# TASK GOAL
Will you quote precisely the lines that run from the top of the material below to the line containing "export ABC_AREA = 1", both ends included?

-------- DATA SHOWN

<file path="config.mk">
export PLATFORM = sky130hd
export DESIGN_NAME = mrh_ctrl_flat
export DESIGN_NICKNAME = d
export VERILOG_FILES = /design/src/rtl/core/mrh_pkg.sv /design/src/rtl/core/mrh_if.sv /design/src/rtl/core/mrh_ctrl.sv /design/src/flat_wrapper.sv
export SDC_FILE = /design/constraint.sdc
export NUM_CORES = 1
export LEC_CHECK = 0
export ABC_AREA = 1
export BUFFER_PORTS_ARGS = -buffer_cell sky130_fd_sc_hd__buf_2
export CORE_MARGIN = 2
export CORE_UTILIZATION = 25
export CTS_BUF_LIST = sky130_fd_sc_hd__clkbuf_16
export DETAILED_ROUTE_END_ITERATION = 10
export HOLD_SLACK_MARGIN = 0.05
export SYNTH_ARGS = -nofsm -noshare
export SYNTH_HDL_FRONTEND = slang
export SYNTH_SLANG_ARGS = --single-unit
</file>
<file path="constraint.sdc">
create_clock -name clk -period 2.85 [get_ports clk]
set_clock_uncertainty 0.2 [all_clocks]
set_input_delay 0.285 -clock clk [delete_from_list [all_inputs] [get_ports clk]]
set_output_delay 0.285 -clock clk [all_outputs]
set_load 0.01 [all_outputs]
</file>
<file path="src/rtl/core/mrh_pkg.sv">
`default_nettype none
package mrh_pkg;

  localparam int SLOTS_DEF  = 8;
  localparam int DEPTH_DEF  = 64;
  localparam int WINDOW_MAX = 64;

  localparam int SAMPLE_W = 16;
  localparam int SLOT_W   = 4;
  localparam int CNT_W    = 7;
  localparam int TIME_W   = 32;

  localparam logic [SAMPLE_W-1:0] NO_READING_RST = 16'h8000;

  typedef enum logic [2:0] {
    ST_IDLE,
    ST_FILL,
    ST_SETUP,
    ST_START,
    ST_STREAM,
    ST_FLAG
  } state_t;

  typedef struct packed {
    logic signed [SAMPLE_W-1:0] sample;
    logic                       sample_valid;
    logic [CNT_W-1:0]           window_count;
    logic [TIME_W-1:0]          newest_time;
    logic                       slot_error;
    logic                       last;
  } result_t;

  typedef struct packed {
    logic    load;
    result_t res;
  } out_push_t;

endpackage
`default_nettype wire

</file>
<file path="src/rtl/core/mrh_if.sv">
`default_nettype none
interface mrh_req_if;
  logic                                valid;
  logic                                ready;
  logic                                func;
  logic signed [mrh_pkg::SAMPLE_W-1:0] reading;
  logic                                reading_present;
  logic                                row_end;
  logic [mrh_pkg::TIME_W-1:0]          now_time;
  logic [mrh_pkg::SLOT_W-1:0]          slot;
  logic [mrh_pkg::CNT_W-1:0]           max_wanted;

  modport source (
    output valid, func, reading, reading_present, row_end, now_time, slot, max_wanted,
    input  ready
  );
  modport sink (
    input  valid, func, reading, reading_present, row_end, now_time, slot, max_wanted,
    output ready
  );
endinterface


interface mrh_cfg_if;
  logic                                valid;
  logic                                ready;
  logic signed [mrh_pkg::SAMPLE_W-1:0] no_reading_value;

  modport source (output valid, no_reading_value, input ready);
  modport sink (input valid, no_reading_value, output ready);
endinterface
`default_nettype wire

</file>
<file path="src/rtl/core/mrh_ctrl.sv">
`default_nettype none
module mrh_ctrl #(
  parameter int  SLOTS = mrh_pkg::SLOTS_DEF,
  parameter int  DEPTH = mrh_pkg::DEPTH_DEF,
  localparam int SIW   = (SLOTS > 1) ? $clog2(SLOTS) : 1,
  localparam int RW    = $clog2(DEPTH)
) (
  input  wire logic                             clk,
  input  wire logic                             rst,
  mrh_req_if.sink                               req,
  mrh_cfg_if.sink                               cfg,
  output logic                                  wr_en,
  output logic [SIW+RW-1:0]                     wr_addr,
  output logic [mrh_pkg::SAMPLE_W-1:0]          wr_data,
  output logic                                  rd_en,
  output logic [SIW+RW-1:0]                     rd_addr,
  input  wire logic [mrh_pkg::SAMPLE_W-1:0]     rd_data,
  output mrh_pkg::out_push_t                    push,
  input  wire logic                             out_free
);

  localparam int FSW = $clog2(SLOTS + 1);
  localparam int AW  = RW + 1;
  localparam int FW  = $clog2(DEPTH + 1);
  localparam int CW  = mrh_pkg::CNT_W;
  localparam int MW  = (FW > CW) ? FW : CW;
  localparam int SCW = mrh_pkg::SLOT_W + 1;

  mrh_pkg::state_t state, state_next;

  logic [mrh_pkg::SAMPLE_W-1:0] no_reading, no_reading_next;
  logic [RW-1:0]                head, head_next;
  logic [FW-1:0]                filled, filled_next;
  logic [mrh_pkg::TIME_W-1:0]   stamp, stamp_next;
  logic [FSW-1:0]               fill, fill_next;
  logic [SIW-1:0]               rd_slot, rd_slot_next;
  logic [CW-1:0]                want, want_next;
  logic                         err, err_next;
  logic [CW-1:0]                count, count_next;
  logic [CW-1:0]                rem, rem_next;
  logic [RW-1:0]                row, row_next;

  logic [MW-1:0] filled_ext, want_ext;
  logic [CW-1:0] n_c;
  logic [AW-1:0] start_sum;
  logic [RW-1:0] start_c;
  logic [RW-1:0] row_inc;
  logic [RW-1:0] head_inc;
  logic          fill_open;

  assign filled_ext = MW'(filled);
  assign want_ext   = MW'(want);
  assign n_c        = CW'((filled_ext < want_ext) ? filled_ext : want_ext);
  assign start_sum  = AW'(head) + AW'(DEPTH) - AW'(count);
  assign start_c    = (start_sum >= AW'(DEPTH)) ? RW'(start_sum - AW'(DEPTH)) : RW'(start_sum);
  assign row_inc    = (row == RW'(DEPTH - 1)) ? '0 : row + 1'b1;
  assign head_inc   = (head == RW'(DEPTH - 1)) ? '0 : head + 1'b1;
  assign fill_open  = fill < FSW'(SLOTS);

  assign cfg.ready       = 1'b1;
  assign no_reading_next = cfg.valid ? cfg.no_reading_value : no_reading;

  always_ff @(posedge clk) begin
    if (rst) begin
      state      <= mrh_pkg::ST_IDLE;
      no_reading <= mrh_pkg::NO_READING_RST;
      head       <= '0;
      filled     <= '0;
      stamp      <= '0;
      fill       <= '0;
    end else begin
      state      <= state_next;
      no_reading <= no_reading_next;
      head       <= head_next;
      filled     <= filled_next;
      stamp      <= stamp_next;
      fill       <= fill_next;
    end
  end

  always_ff @(posedge clk) begin
    rd_slot <= rd_slot_next;
    want    <= want_next;
    err     <= err_next;
    count   <= count_next;
    rem     <= rem_next;
    row     <= row_next;
  end

  always_comb begin
    state_next   = state;
    head_next    = head;
    filled_next  = filled;
    stamp_next   = stamp;
    fill_next    = fill;
    rd_slot_next = rd_slot;
    want_next    = want;
    err_next     = err;
    count_next   = count;
    rem_next     = rem;
    row_next     = row;
    req.ready    = 1'b0;
    wr_en        = 1'b0;
    wr_addr      = {fill[SIW-1:0], head};
    wr_data      = req.reading;
    rd_en        = 1'b0;
    rd_addr      = {rd_slot, row};
    push         = '0;

    unique case (state)
      mrh_pkg::ST_IDLE: begin
        req.ready = 1'b1;
        if (req.valid) begin
          if (!req.func) begin
            if (req.reading_present && fill_open) begin
              wr_en     = 1'b1;
              fill_next = fill + 1'b1;
            end
            if (req.row_end) begin
              stamp_next = req.now_time;
              state_next = mrh_pkg::ST_FILL;
            end
          end else begin
            rd_slot_next = req.slot[SIW-1:0];
            want_next    = (req.max_wanted > CW'(mrh_pkg::WINDOW_MAX)) ?
                           CW'(mrh_pkg::WINDOW_MAX) : req.max_wanted;
            if ({1'b0, req.slot} >= SCW'(SLOTS)) begin
              err_next   = 1'b1;
              state_next = mrh_pkg::ST_FLAG;
            end else begin
              err_next   = 1'b0;
              state_next = mrh_pkg::ST_SETUP;
            end
          end
        end
      end
      mrh_pkg::ST_FILL: begin
        if (fill_open) begin
          wr_en     = 1'b1;
          wr_data   = no_reading;
          fill_next = fill + 1'b1;
        end else begin
          head_next   = head_inc;
          filled_next = (filled == FW'(DEPTH)) ? filled : filled + 1'b1;
          fill_next   = '0;
          state_next  = mrh_pkg::ST_IDLE;
        end
      end
      mrh_pkg::ST_SETUP: begin
        count_next = n_c;
        rem_next   = n_c;
        state_next = (n_c == '0) ? mrh_pkg::ST_FLAG : mrh_pkg::ST_START;
      end
      mrh_pkg::ST_START: begin
        rd_en      = 1'b1;
        rd_addr    = {rd_slot, start_c};
        row_next   = start_c;
        state_next = mrh_pkg::ST_STREAM;
      end
      mrh_pkg::ST_STREAM: begin
        if (out_free) begin
          push.load             = 1'b1;
          push.res.sample       = rd_data;
          push.res.sample_valid = 1'b1;
          push.res.window_count = count;
          push.res.newest_time  = stamp;
          push.res.slot_error   = 1'b0;
          push.res.last         = (rem == CW'(1));
          rem_next              = rem - 1'b1;
          if (rem == CW'(1)) begin
            state_next = mrh_pkg::ST_IDLE;
          end else begin
            rd_en    = 1'b1;
            rd_addr  = {rd_slot, row_inc};
            row_next = row_inc;
          end
        end
      end
      mrh_pkg::ST_FLAG: begin
        if (out_free) begin
          push.load            = 1'b1;
          push.res.newest_time = err ? '0 : stamp;
          push.res.slot_error  = err;
          push.res.last        = 1'b1;
          state_next           = mrh_pkg::ST_IDLE;
        end
      end
      default: begin
        state_next = mrh_pkg::ST_IDLE;
      end
    endcase
  end

endmodule
`default_nettype wire

</file>
<file path="src/flat_wrapper.sv">
// flat-port wrapper written by rule: the top's interface ports become plain ports
module mrh_ctrl_flat 
#(
  parameter int  SLOTS = mrh_pkg::SLOTS_DEF,
  parameter int  DEPTH = mrh_pkg::DEPTH_DEF,
  localparam int SIW   = (SLOTS > 1) ? $clog2(SLOTS) : 1,
  localparam int RW    = $clog2(DEPTH)
)
  (clk, rst, wr_en, wr_addr, wr_data, rd_en, rd_addr, rd_data, push, out_free, req_valid, req_func, req_reading, req_reading_present, req_row_end, req_now_time, req_slot, req_max_wanted, req_ready, cfg_valid, cfg_no_reading_value, cfg_ready);
  mrh_req_if req_i ();
  mrh_cfg_if cfg_i ();
  input  wire logic clk;
  input  wire logic rst;
  output logic wr_en;
  output logic [SIW+RW-1:0] wr_addr;
  output logic [mrh_pkg::SAMPLE_W-1:0] wr_data;
  output logic rd_en;
  output logic [SIW+RW-1:0] rd_addr;
  input  wire logic [mrh_pkg::SAMPLE_W-1:0] rd_data;
  output mrh_pkg::out_push_t push;
  input  wire logic out_free;
  input wire logic [$bits(req_i.valid)-1:0] req_valid;
  input wire logic [$bits(req_i.func)-1:0] req_func;
  input wire logic [$bits(req_i.reading)-1:0] req_reading;
  input wire logic [$bits(req_i.reading_present)-1:0] req_reading_present;
  input wire logic [$bits(req_i.row_end)-1:0] req_row_end;
  input wire logic [$bits(req_i.now_time)-1:0] req_now_time;
  input wire logic [$bits(req_i.slot)-1:0] req_slot;
  input wire logic [$bits(req_i.max_wanted)-1:0] req_max_wanted;
  output wire logic [$bits(req_i.ready)-1:0] req_ready;
  input wire logic [$bits(cfg_i.valid)-1:0] cfg_valid;
  input wire logic [$bits(cfg_i.no_reading_value)-1:0] cfg_no_reading_value;
  output wire logic [$bits(cfg_i.ready)-1:0] cfg_ready;
  assign req_i.valid = req_valid;
  assign req_i.func = req_func;
  assign req_i.reading = req_reading;
  assign req_i.reading_present = req_reading_present;
  assign req_i.row_end = req_row_end;
  assign req_i.now_time = req_now_time;
  assign req_i.slot = req_slot;
  assign req_i.max_wanted = req_max_wanted;
  assign req_ready = req_i.ready;
  assign cfg_i.valid = cfg_valid;
  assign cfg_i.no_reading_value = cfg_no_reading_value;
  assign cfg_ready = cfg_i.ready;
  mrh_ctrl #(.SLOTS(SLOTS), .DEPTH(DEPTH)) u_core (.clk(clk), .rst(rst), .req(req_i), .cfg(cfg_i), .wr_en(wr_en), .wr_addr(wr_addr), .wr_data(wr_data), .rd_en(rd_en), .rd_addr(rd_addr), .rd_data(rd_data), .push(push), .out_free(out_free));
endmodule
</file>
==> summary.md, run 1 <==
| Metric | Value |
|---|---|
| Status | finished, final reports clean |
| Kind of start point of the critical path | flop |
| Core Region | 0.0210 sq mm |
| Post-synth top area cell | dfxtp_1 |
| Fin. max-slew vios | 0 |
| Most frequent cells in the layout | buf_2 (194), nand2_1 (150), nor2_1 (123) |
| Worst vdd ir | roughly 0.00032 V |
| Worst path arrival time | roughly 2.1 ns |
| Root Driver | clkbuf_16 |
| Final net count | 1089 |
| Overall power | about 4.3 mW |
| Area share of the largest cell type after synthesis | 0.254 |
| Total die area | roughly 0.023 sq mm |
| Reg2reg end | u_core.state[2] |
| Reg2Reg Setup Slack | slightly above 0.6 ns |
| Crit. End Element | output pin |
| Ant. Diodes | 0 |
| Number of synthesized flops with an enable pin | 31 |
| Commonest non-fill, non-tap cell in the layout | buf_2 |
| Top Ports | 196 |
| Setup violators final | 0 |
| Multi-input gate area | 0.00254 sq mm |
| Flop pwr share | 0.404 |
| Worst Hold End | u_core.stamp[19] |
| GR peak layer | met2 |
| Post-CTS setup buffer count | 0 |
| Met2 Use GR | 0.228 |
| Layout cells sized above 1 | 0.255 |
| Syn Area/Cell | about 7.3 sq um |
| Final routed DRC violation total | 0 |
| Sinks on Clock Net | around 100 |
| CTS tree | built |
| Peak Freq | between 300 and 400 MHz |
| Synth unique cells | 39 |
| Cells after synthesis | 734 |
| First-pass GRT wire length | 23.8 mm |
| Total global-route track usage | 0.133 |
| Post-CTS resize count | 0 |
| Worst Path Required | approximately 2.4 ns |
| DR iter-0 viols | ~260 |
| Reg clk slew, reported paths | around 0.070 ns |
| Sequential area share after synthesis | 0.428 |
| Row cnt | 53 |
| Tmin final | 2.63 ns |
| Leak | roughly 3.6 nW |
| Final Hold Violating Endpoints | 0 |
| Hold Slack | just under 0.06 ns |
| Critical path type | reg2out |
| Register Area | between 0.002 and 0.0025 sq mm |
| Routability Congestion | just over 0.8 |
| Detailed Routing Iterations Pass 1 | 4 |
| Max cap viols | 0 |
| Antenna violations before repair | 0 |
| Vias | around 5300 |
| Min-Delay Startpoint | req_now_time[19] |
| Worst reg2reg path depth | 13 |
| Area grow syn2layout | 38.7% |
| FFs w/ async S/R, synth | 0 |
| Switching power | 1.53 mW |
| HP Class | in2reg |
| Int Power | 2.73 mW |
| Detail Route Antenna Nets | 0 |
| Port Buffers | 194 |
| Met3 global-route usage | 0.0267 |
| Yosys reg bits | 99 |
| Switching share of power | 0.359 |
| Max_slew headroom | 0.312 |
| Post-CTS Hold Fix Bufs | 56 |
| Vias in the first global route | roughly 5000 |
| RSZ-0062 raised after global routing | no |
| Die Y | 150 um |
| Syn Nets | approximately 850 |
| Mean routed wirelength per cell | approximately 12 um |
| Routed WL | ~15 mm |
| Synth Warn # | 0 |
| Pin count of the biggest net entering global routing | 65 |
| CP max FO | 5 |
| Logic pwr share | 0.323 |
| Final clock period utilization by the worst path | 0.921 |
| H-tree level count | 3 |
| TritonCTS buffer count | 9 |
| Worst-Margin Slew | a little over 1 ns |
| Hpwl dp | 11.2 mm |
| Leading register cell type out of synthesis | dfxtp_1 |
| Fillers | around 2200 |
| Total congestion overflow | 0 |
| Clk buf depth | 2 |
| Die width | 150 um |
| GR Layer Usage met1 | 0.161 |
| Clk network pwr share | 0.273 |
| RR Startpoint | u_core.want[5] |
| Mapped Area | around 0.0054 sq mm |
| Clk Latency, worst-skew pair | roughly 0.35 ns |
| Final setup TNS | 0 ns |
| Routed vias/inst | 4.28 |
| Initial Utilization | 0.255 |
| Synth area leaders | dfxtp_1 (25%), edfxtp_1 (17%), nand2_1 (11%), nor2_1 (8.6%), inv_1 (6.7%) |
| Hold Path Stages | 3 |
| Pwr dens | approximately 570 mW/mm^2 |
-- registers in the layout (all words and copies together), names as in the netlist, 4 cells and up --
signal and flops:
u_core.row 6, u_core.filled 7, u_core.rem 7, u_core.fill 4, u_core.head 6, u_core.want 7, u_core.stamp 32, u_core.no_reading 16
u_core.count 7
-- cell type report --
type                       count  area share
clock inverter                 7     0.00708
tap                          275      0.0463
multi-input combinational    500       0.342
inverter                     103      0.0521
timing repair buffer         257       0.213
clock buffer                   9      0.0303
sequential                    99       0.309
-- metrics by stage --
stage	std cells	worst slack (ns)	util	area (sq um)
after floorplan	734	0.602	-	5350
after global placement	1178	0.629	0.313	6590
after detailed placement	1178	0.592	0.313	6590
after CTS	1250	0.202	0.353	7430
after global routing	1250	0.0160	0.353	7430
final	1250	0.224	0.353	7430
-- cell families after synthesis --
group,after synthesis,share of synthesized area
DFF,99,0.428
buffers and inverters,135,0.0979
other,1,0.000700
and+or+nand+nor,331,0.268
adders and majority gates,20,0.0481
xor gates and xnor gates,13,0.0213
AOI/OAI and AO/OA,135,0.136
-- synthesized netlist by cell type (6+ instances only) --
library cell    n
xnor2_1         6
inv_2           7
nand2_2         6
ha_1           19
o21ai_0        70
xor2_1          7
nand3_1        25
a21oi_1        49
edfxtp_1       31
nor2_1        123
nor3_1          8
inv_1          96
dfxtp_1        68
nand2_1       150
clkbuf_1       26
-- power by group through the flow --
| stage | registers, mW | logic [mW] | clock network (mW) |
|---|---|---|---|
| 3_3_place_gp | 1.75 | 1.30 | 0 |
| 6_report | 1.72 | 1.38 | 1.16 |
| 3_5_place_dp | 1.76 | 1.31 | 0 |
| 4_1_cts | 1.73 | 1.38 | 1.22 |
| 2_1_floorplan | 1.74 | 0.893 | 0 |
| 5_1_grt | 1.74 | 1.57 | 1.27 |
-- layer usage --
metal	wire, um	part of all wire
met1	6670	0.44
met2	7090	0.47
met3	907	0.060
met4	359	0.024
met5	0	0
-- critical path, cell delays in order (launching register included) --
cell	delay [ns]
dfxtp_1	0.35
inv_1	0.09
ha_1	0.14
inv_1	0.06
fa_1	0.41
a21oi_1	0.14
o21ai_0	0.11
xor2_1	0.18
nand2_1	0.08
o221ai_1	0.09
buf_2	0.16
-- worst max path at each step --
stage,depth (start not counted),from,slack (ns),to
after floorplan,5,u_core.state[2],0.60,u_core.err
after global placement,10,u_core.head[0],0.63,rd_addr[4]
after detailed placement,10,u_core.head[0],0.59,rd_addr[4]
after CTS,10,u_core.head[0],0.20,rd_addr[4]
after global routing,10,u_core.head[0],0.02,rd_addr[4]
final,10,u_core.head[0],0.22,rd_addr[4]
Power figures use the tool's default switching activity.
==> run 2: changes to the inputs <==
Settings changed: BUFFER_PORTS_ARGS -buffer_cell sky130_fd_sc_hd__buf_2 to unset, DONT_BUFFER_PORTS set to 1.
==> run 2 against run 1 <==
  * Sequential power about the same
  * Critical path type unchanged
  * Worst hold slack better by 0.0095 ns
  * Cell area down 11%
  * Clock power up 3%
  * First-iteration DRC count up 25%
  * Via count down 8.8%
  * Sequential share of layout area up 3.9 points
  * Largest power group unchanged
  * Clock-buffer cell count up 1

----------------

# ANSWER TO THIS EXERCISE
<file path="config.mk">
export PLATFORM = sky130hd
export DESIGN_NAME = mrh_ctrl_flat
export DESIGN_NICKNAME = d
export VERILOG_FILES = /design/src/rtl/core/mrh_pkg.sv /design/src/rtl/core/mrh_if.sv /design/src/rtl/core/mrh_ctrl.sv /design/src/flat_wrapper.sv
export SDC_FILE = /design/constraint.sdc
export NUM_CORES = 1
export LEC_CHECK = 0
export ABC_AREA = 1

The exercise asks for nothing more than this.